Report every line of the material that contains the string "gates".

DATASET:
════════════════

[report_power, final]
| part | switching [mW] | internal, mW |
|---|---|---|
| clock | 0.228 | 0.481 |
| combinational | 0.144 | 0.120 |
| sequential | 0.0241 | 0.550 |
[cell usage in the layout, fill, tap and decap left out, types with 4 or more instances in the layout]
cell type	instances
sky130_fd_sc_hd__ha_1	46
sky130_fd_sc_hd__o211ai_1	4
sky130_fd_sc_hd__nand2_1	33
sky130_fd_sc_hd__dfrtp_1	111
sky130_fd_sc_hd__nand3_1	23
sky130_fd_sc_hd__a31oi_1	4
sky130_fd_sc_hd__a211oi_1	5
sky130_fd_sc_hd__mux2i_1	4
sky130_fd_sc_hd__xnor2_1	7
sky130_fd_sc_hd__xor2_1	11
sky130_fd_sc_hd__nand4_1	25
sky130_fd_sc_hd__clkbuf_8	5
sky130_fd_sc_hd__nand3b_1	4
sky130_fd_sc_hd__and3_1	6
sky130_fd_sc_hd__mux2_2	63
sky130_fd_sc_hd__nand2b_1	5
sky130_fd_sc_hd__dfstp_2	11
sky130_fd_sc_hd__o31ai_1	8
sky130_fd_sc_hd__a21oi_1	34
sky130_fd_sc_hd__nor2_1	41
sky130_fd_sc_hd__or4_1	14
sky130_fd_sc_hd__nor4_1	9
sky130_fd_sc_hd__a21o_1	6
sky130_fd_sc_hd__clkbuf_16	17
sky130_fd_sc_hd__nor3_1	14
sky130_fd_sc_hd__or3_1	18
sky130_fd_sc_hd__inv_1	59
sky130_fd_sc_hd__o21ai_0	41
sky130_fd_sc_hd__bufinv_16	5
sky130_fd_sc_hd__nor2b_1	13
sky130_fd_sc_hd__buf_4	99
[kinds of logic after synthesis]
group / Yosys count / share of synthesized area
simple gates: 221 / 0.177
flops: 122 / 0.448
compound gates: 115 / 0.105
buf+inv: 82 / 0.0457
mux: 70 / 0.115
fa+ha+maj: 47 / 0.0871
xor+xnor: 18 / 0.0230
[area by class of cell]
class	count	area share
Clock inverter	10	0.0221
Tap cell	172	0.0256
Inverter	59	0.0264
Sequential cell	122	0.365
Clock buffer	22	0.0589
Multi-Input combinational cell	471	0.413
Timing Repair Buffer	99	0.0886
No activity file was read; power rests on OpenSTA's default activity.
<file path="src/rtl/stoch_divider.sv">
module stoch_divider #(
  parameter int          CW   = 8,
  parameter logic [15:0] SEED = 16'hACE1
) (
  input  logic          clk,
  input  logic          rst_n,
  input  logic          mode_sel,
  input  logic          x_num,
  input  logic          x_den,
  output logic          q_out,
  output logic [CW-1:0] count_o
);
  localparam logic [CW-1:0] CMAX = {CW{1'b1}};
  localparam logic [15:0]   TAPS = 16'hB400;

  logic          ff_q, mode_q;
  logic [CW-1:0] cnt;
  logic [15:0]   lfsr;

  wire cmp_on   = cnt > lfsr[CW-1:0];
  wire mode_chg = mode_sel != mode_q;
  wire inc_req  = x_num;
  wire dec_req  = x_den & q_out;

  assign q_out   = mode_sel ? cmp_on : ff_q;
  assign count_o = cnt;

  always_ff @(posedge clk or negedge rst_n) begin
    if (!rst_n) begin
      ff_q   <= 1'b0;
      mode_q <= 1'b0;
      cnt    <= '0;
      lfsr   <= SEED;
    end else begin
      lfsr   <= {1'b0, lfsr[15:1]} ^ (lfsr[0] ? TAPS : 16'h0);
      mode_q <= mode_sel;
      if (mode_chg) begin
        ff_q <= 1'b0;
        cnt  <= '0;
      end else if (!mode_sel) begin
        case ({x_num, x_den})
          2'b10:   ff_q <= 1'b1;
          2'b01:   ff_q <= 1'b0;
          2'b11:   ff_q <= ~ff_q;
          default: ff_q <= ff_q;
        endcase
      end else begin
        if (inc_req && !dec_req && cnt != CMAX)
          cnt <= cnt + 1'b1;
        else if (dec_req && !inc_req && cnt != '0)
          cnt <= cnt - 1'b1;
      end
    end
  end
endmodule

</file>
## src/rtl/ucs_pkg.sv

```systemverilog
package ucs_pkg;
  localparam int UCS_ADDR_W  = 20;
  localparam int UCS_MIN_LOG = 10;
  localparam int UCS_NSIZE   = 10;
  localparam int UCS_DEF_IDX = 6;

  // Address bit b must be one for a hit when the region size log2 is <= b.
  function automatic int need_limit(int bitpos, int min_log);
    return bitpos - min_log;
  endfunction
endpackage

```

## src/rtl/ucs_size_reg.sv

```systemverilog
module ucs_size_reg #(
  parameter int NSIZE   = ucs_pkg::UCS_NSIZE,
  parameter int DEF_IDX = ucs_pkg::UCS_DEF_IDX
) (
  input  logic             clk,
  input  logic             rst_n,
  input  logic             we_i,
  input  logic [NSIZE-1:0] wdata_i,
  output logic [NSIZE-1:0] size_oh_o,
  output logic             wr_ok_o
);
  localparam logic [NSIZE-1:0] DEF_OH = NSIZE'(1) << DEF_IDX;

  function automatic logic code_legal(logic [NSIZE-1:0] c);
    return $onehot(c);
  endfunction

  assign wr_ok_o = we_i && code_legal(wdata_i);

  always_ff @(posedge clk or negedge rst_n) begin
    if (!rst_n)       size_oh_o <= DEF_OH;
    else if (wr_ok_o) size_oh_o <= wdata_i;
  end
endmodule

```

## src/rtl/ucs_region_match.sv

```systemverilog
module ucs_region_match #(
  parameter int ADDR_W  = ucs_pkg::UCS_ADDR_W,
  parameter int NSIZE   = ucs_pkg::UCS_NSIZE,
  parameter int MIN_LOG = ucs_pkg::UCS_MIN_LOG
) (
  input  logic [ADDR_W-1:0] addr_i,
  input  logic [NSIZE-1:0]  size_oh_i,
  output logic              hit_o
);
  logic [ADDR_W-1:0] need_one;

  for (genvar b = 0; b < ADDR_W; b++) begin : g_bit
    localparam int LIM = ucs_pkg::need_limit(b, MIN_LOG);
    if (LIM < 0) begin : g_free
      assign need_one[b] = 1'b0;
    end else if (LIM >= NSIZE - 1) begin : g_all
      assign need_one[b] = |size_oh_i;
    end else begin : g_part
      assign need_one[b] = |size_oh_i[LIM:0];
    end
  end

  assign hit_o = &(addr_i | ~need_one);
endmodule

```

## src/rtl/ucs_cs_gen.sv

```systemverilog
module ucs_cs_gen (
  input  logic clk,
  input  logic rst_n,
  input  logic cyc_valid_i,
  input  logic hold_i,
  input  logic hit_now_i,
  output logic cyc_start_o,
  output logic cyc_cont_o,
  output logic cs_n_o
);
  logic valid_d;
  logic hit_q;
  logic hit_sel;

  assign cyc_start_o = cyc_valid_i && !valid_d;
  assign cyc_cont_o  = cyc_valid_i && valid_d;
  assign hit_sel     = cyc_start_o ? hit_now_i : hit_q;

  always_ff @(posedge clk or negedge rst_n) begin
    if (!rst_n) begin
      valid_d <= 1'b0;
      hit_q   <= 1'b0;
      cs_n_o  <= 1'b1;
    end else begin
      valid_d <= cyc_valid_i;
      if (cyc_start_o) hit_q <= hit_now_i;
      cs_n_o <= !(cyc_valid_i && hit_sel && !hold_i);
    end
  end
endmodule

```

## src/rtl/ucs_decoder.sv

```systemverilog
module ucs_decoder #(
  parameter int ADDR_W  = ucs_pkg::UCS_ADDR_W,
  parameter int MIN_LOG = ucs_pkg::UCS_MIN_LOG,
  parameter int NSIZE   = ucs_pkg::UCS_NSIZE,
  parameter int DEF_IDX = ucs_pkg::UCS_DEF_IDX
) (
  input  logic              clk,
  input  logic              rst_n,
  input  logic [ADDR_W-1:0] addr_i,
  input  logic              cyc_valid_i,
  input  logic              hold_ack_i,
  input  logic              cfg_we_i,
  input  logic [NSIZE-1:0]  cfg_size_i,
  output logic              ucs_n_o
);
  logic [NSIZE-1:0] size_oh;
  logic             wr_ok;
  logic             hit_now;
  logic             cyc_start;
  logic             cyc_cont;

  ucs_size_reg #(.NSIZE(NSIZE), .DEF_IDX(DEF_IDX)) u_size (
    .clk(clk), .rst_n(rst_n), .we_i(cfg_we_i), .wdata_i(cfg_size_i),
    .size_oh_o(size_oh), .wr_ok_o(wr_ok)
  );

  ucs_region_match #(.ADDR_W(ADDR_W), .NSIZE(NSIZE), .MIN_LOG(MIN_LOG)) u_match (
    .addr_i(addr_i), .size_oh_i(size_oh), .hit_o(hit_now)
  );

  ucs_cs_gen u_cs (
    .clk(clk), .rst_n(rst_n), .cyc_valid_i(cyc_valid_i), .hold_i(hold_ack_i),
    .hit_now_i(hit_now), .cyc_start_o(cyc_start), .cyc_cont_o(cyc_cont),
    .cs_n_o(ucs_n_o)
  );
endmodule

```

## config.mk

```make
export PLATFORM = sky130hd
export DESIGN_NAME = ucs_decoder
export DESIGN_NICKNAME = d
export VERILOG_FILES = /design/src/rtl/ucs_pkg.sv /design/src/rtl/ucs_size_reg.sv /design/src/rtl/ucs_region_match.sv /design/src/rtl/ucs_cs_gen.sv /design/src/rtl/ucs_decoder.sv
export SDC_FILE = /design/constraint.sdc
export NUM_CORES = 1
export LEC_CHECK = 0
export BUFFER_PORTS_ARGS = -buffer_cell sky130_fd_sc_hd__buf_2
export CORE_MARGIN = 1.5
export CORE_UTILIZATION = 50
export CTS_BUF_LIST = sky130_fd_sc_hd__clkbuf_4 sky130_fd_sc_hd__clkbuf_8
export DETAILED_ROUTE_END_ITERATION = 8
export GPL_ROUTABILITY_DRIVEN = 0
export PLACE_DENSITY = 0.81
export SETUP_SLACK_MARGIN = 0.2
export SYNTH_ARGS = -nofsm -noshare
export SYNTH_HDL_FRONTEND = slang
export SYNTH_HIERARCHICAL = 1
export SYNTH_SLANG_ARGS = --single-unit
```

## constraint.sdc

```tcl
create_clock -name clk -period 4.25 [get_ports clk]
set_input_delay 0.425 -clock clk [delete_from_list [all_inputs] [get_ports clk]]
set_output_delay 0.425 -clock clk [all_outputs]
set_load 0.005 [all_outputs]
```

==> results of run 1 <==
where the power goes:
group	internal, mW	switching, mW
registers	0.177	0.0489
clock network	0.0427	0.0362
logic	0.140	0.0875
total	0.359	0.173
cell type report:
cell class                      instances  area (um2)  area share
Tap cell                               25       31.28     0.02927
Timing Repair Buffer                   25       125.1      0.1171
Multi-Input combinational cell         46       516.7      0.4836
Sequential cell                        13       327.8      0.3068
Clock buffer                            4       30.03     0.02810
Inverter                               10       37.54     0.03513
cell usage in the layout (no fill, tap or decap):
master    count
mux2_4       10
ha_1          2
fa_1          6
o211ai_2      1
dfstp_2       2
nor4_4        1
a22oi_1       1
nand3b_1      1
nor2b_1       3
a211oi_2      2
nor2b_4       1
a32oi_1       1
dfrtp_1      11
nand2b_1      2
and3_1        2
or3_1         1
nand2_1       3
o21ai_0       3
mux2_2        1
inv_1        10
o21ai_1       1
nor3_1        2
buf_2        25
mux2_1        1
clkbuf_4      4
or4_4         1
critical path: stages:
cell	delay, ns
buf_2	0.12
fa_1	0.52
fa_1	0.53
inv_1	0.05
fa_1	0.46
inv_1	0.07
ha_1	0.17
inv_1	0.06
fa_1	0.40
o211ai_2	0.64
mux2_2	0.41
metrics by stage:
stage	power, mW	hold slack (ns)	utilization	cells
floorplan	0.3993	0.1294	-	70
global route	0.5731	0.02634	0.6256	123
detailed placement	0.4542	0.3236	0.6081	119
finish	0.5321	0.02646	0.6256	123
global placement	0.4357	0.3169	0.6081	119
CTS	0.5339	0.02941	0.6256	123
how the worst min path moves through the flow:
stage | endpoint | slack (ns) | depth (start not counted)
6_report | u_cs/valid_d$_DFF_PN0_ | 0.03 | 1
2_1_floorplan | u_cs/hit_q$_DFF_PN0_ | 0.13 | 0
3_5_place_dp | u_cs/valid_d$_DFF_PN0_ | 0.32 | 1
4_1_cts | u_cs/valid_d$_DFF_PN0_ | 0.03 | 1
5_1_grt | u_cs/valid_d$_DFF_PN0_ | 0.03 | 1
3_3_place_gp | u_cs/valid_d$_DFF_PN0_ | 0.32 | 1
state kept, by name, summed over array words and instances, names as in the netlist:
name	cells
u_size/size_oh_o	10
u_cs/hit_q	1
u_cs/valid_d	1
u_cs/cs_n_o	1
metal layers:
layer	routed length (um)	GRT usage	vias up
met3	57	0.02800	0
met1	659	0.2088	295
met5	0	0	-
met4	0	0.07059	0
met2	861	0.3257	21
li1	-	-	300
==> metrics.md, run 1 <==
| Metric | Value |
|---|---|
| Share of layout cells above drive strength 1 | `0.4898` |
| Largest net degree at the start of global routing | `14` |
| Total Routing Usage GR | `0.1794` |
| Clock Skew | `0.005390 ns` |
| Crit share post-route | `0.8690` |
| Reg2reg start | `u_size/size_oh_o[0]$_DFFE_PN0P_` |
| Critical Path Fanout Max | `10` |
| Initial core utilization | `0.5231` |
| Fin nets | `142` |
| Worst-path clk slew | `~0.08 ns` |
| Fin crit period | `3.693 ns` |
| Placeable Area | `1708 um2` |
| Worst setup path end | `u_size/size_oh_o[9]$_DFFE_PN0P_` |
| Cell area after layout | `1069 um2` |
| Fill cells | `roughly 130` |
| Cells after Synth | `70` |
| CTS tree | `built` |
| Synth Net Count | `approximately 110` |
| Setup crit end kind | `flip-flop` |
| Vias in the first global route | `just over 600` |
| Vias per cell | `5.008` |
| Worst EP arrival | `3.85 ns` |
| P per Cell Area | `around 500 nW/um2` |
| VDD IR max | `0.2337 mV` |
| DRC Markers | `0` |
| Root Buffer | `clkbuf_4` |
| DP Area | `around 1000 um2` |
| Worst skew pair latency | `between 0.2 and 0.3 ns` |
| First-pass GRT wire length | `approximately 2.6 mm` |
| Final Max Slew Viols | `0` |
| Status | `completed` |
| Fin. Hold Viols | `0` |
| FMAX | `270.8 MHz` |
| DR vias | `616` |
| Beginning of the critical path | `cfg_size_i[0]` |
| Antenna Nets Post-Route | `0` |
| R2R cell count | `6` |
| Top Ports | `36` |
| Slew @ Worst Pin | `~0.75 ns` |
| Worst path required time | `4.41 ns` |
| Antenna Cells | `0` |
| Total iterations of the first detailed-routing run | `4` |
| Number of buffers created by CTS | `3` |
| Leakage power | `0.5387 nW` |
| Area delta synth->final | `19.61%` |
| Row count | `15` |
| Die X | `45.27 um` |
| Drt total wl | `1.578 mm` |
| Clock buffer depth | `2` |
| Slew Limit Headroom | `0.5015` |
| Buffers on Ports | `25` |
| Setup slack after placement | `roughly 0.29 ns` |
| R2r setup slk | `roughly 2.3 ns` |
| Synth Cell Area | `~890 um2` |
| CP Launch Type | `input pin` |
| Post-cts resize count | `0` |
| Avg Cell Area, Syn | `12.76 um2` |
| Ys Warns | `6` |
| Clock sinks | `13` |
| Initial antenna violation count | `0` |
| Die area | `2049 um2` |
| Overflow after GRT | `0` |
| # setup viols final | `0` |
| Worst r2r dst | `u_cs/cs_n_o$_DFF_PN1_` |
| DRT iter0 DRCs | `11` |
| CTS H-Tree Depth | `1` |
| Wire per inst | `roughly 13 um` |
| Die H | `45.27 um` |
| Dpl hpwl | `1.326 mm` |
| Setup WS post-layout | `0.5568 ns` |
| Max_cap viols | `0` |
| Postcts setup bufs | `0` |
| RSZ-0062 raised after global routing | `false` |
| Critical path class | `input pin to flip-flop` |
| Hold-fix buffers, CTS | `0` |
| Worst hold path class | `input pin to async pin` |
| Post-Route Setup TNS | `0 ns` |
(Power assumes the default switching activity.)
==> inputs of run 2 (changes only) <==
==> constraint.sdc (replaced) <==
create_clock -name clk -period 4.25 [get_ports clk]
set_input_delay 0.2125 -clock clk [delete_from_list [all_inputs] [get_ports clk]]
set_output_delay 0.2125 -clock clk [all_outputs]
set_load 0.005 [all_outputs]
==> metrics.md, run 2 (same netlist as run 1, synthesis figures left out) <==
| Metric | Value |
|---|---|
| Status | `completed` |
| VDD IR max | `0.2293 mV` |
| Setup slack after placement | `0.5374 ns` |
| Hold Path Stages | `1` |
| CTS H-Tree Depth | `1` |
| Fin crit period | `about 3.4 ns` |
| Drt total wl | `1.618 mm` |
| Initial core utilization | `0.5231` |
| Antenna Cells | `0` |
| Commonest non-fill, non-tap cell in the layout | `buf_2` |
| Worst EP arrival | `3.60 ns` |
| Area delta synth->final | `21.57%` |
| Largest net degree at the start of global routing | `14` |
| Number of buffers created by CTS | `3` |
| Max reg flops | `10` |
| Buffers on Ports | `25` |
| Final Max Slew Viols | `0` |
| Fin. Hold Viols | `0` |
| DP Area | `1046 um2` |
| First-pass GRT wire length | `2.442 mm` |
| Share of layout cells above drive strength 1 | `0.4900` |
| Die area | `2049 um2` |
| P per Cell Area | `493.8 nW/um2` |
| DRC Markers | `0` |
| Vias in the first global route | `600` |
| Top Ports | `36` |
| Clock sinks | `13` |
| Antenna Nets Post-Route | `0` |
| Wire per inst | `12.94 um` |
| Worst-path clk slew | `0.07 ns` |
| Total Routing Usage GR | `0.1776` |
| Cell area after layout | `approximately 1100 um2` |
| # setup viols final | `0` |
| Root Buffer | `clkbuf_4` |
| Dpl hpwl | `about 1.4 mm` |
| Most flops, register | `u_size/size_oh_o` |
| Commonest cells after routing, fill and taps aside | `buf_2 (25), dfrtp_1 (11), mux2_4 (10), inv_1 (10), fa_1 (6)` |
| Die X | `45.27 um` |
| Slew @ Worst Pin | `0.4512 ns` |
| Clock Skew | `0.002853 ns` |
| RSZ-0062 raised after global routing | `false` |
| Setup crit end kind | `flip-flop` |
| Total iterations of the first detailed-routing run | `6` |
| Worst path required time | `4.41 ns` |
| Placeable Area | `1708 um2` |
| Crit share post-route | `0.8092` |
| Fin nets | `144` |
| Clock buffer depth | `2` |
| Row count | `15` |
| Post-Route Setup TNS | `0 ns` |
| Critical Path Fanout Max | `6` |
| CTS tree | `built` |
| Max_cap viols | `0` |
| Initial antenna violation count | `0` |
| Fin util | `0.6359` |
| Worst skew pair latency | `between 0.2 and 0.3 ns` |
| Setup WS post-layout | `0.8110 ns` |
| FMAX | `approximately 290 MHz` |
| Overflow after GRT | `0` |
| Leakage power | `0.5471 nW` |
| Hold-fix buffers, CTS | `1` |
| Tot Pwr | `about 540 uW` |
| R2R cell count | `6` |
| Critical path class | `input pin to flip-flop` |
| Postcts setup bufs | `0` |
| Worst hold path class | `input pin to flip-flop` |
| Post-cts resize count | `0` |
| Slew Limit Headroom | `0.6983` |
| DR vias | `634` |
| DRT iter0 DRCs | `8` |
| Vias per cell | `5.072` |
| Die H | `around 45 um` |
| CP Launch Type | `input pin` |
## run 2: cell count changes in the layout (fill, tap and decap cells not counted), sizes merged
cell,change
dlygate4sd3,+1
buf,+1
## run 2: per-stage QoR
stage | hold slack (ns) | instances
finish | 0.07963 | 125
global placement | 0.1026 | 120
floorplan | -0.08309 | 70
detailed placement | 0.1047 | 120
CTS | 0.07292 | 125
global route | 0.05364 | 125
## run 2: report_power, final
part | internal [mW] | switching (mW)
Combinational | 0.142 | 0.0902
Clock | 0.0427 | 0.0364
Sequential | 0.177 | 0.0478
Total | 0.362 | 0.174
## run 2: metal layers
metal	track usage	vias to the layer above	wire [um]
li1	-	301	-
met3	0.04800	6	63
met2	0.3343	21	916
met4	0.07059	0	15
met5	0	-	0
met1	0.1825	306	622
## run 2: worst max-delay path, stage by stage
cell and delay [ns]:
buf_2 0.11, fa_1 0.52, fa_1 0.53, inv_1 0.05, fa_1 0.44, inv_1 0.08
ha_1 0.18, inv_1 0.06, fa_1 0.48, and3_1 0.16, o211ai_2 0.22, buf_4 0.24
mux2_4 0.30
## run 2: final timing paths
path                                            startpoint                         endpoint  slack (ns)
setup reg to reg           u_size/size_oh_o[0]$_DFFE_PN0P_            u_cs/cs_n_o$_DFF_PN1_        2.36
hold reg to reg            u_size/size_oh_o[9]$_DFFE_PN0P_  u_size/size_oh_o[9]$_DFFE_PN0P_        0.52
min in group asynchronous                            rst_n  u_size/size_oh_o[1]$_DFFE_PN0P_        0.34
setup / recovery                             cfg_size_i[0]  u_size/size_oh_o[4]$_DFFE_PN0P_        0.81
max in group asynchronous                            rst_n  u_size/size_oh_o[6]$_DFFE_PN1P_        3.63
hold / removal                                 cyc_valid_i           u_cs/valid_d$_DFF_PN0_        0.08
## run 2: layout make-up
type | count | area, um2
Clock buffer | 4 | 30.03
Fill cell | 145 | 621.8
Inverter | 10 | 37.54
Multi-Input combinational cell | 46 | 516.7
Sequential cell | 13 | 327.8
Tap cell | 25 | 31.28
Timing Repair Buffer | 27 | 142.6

════════════════

RESPONSE:
simple gates: 221 / 0.177
compound gates: 115 / 0.105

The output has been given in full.